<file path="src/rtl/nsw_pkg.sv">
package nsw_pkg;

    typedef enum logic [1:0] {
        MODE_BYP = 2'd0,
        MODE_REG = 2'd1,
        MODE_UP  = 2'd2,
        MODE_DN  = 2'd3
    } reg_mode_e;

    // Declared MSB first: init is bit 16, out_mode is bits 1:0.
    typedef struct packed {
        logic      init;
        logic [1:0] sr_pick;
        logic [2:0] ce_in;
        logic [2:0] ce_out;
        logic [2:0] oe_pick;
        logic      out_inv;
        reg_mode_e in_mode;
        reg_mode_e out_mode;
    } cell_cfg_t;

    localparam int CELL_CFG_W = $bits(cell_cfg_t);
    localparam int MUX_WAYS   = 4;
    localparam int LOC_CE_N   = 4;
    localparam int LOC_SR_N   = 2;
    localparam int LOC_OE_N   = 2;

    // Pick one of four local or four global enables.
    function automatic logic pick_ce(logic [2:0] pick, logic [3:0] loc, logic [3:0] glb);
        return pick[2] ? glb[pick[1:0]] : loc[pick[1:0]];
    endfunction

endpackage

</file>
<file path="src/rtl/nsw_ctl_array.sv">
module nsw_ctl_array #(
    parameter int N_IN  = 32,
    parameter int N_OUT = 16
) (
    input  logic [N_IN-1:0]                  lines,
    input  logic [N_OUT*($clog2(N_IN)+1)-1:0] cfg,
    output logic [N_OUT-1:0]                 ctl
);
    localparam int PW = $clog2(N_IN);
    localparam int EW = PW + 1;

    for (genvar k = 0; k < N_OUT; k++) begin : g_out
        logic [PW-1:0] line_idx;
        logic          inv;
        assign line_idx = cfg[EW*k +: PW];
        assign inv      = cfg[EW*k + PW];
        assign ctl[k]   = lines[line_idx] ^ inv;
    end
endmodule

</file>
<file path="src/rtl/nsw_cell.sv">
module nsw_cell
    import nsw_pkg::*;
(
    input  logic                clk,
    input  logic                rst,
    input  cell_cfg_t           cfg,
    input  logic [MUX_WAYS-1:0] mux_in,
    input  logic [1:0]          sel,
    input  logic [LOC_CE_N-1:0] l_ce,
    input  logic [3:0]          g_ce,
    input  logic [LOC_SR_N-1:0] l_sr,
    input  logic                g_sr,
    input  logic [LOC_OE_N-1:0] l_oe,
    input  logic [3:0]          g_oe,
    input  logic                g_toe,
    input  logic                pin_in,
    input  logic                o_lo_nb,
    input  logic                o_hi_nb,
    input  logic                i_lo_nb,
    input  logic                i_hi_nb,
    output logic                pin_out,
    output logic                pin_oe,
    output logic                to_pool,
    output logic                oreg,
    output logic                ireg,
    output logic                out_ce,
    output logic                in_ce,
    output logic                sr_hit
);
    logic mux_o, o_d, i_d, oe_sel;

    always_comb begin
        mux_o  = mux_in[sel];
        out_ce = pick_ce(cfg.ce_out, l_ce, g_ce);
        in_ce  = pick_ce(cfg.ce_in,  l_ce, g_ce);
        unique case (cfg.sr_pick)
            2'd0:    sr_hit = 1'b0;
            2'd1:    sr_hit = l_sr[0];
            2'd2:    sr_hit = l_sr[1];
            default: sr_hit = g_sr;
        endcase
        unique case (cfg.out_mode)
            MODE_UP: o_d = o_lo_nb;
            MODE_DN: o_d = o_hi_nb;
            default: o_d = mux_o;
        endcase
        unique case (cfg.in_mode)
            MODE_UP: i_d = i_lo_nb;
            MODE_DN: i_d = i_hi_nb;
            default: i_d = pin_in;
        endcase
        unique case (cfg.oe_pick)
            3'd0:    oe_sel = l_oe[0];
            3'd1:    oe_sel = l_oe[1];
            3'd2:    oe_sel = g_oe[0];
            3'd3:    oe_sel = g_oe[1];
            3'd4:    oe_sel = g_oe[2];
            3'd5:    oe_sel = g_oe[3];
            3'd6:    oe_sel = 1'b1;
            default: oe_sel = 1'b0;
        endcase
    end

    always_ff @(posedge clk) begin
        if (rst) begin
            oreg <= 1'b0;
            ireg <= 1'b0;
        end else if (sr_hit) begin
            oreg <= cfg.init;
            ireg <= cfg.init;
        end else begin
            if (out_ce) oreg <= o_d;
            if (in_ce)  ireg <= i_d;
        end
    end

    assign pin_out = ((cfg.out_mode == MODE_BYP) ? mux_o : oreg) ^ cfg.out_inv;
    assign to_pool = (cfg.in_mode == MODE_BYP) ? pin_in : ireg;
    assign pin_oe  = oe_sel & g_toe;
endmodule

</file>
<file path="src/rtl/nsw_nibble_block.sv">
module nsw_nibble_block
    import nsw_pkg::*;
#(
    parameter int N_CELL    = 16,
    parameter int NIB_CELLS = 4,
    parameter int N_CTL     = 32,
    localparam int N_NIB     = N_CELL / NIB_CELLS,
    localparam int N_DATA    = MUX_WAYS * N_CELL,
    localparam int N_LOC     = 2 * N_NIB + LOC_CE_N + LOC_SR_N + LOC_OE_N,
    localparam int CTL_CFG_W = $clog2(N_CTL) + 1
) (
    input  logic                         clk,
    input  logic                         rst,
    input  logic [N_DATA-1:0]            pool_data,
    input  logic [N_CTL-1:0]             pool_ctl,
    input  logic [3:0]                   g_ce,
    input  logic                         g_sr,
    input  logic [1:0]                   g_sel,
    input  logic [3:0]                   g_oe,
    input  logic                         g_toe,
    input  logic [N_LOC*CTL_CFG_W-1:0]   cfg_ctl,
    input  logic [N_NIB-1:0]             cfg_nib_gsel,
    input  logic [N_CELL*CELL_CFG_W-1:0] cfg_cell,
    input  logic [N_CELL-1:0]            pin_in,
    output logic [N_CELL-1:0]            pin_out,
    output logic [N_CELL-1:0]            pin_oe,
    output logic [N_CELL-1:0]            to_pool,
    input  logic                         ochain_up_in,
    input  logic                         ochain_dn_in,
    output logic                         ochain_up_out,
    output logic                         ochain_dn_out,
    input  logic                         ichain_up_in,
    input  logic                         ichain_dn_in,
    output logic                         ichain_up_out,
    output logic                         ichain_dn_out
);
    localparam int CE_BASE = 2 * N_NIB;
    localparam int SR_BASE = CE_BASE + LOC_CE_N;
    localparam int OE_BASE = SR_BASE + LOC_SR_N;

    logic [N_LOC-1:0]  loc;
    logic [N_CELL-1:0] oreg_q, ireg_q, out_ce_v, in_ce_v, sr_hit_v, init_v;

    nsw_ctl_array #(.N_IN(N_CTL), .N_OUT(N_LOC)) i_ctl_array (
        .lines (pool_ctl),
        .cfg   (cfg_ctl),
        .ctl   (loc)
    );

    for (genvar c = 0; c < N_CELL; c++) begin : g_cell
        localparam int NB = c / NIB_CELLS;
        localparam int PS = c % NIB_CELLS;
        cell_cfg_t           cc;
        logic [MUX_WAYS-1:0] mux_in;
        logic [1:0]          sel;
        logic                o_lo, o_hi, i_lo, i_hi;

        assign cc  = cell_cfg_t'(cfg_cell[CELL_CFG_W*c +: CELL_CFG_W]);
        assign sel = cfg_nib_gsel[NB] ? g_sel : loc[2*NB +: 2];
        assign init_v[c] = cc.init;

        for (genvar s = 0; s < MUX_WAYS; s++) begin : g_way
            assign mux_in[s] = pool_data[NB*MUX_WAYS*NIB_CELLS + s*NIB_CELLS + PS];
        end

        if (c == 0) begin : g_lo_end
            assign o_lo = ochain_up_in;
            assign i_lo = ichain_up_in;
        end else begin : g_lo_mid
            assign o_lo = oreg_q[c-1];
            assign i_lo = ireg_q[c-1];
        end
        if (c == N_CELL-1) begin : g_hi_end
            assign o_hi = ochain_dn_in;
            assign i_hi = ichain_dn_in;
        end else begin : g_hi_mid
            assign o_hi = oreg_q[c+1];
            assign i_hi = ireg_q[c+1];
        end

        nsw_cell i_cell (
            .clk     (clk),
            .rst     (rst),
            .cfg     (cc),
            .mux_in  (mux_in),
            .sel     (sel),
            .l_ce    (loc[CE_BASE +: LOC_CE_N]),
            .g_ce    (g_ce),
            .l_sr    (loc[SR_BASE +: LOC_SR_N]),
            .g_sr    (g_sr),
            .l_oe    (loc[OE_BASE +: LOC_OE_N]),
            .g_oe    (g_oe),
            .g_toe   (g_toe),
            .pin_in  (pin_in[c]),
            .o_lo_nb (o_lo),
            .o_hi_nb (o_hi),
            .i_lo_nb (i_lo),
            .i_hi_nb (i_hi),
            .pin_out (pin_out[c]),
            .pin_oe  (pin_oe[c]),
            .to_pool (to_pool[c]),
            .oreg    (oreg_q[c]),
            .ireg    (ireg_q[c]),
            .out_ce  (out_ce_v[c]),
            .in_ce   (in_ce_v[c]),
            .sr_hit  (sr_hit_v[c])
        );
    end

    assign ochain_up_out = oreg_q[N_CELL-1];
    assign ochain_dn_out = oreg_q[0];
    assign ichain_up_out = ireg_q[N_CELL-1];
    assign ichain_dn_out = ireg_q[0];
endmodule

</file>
============
Exercise details: Look through the entries above and quote exactly the lines from the line with "parameter int N_IN" to the line with "localparam int PW = $clog2(N_IN);", counting both of those lines.

Written solution:
    parameter int N_IN  = 32,
    parameter int N_OUT = 16
) (
    input  logic [N_IN-1:0]                  lines,
    input  logic [N_OUT*($clog2(N_IN)+1)-1:0] cfg,
    output logic [N_OUT-1:0]                 ctl
);
    localparam int PW = $clog2(N_IN);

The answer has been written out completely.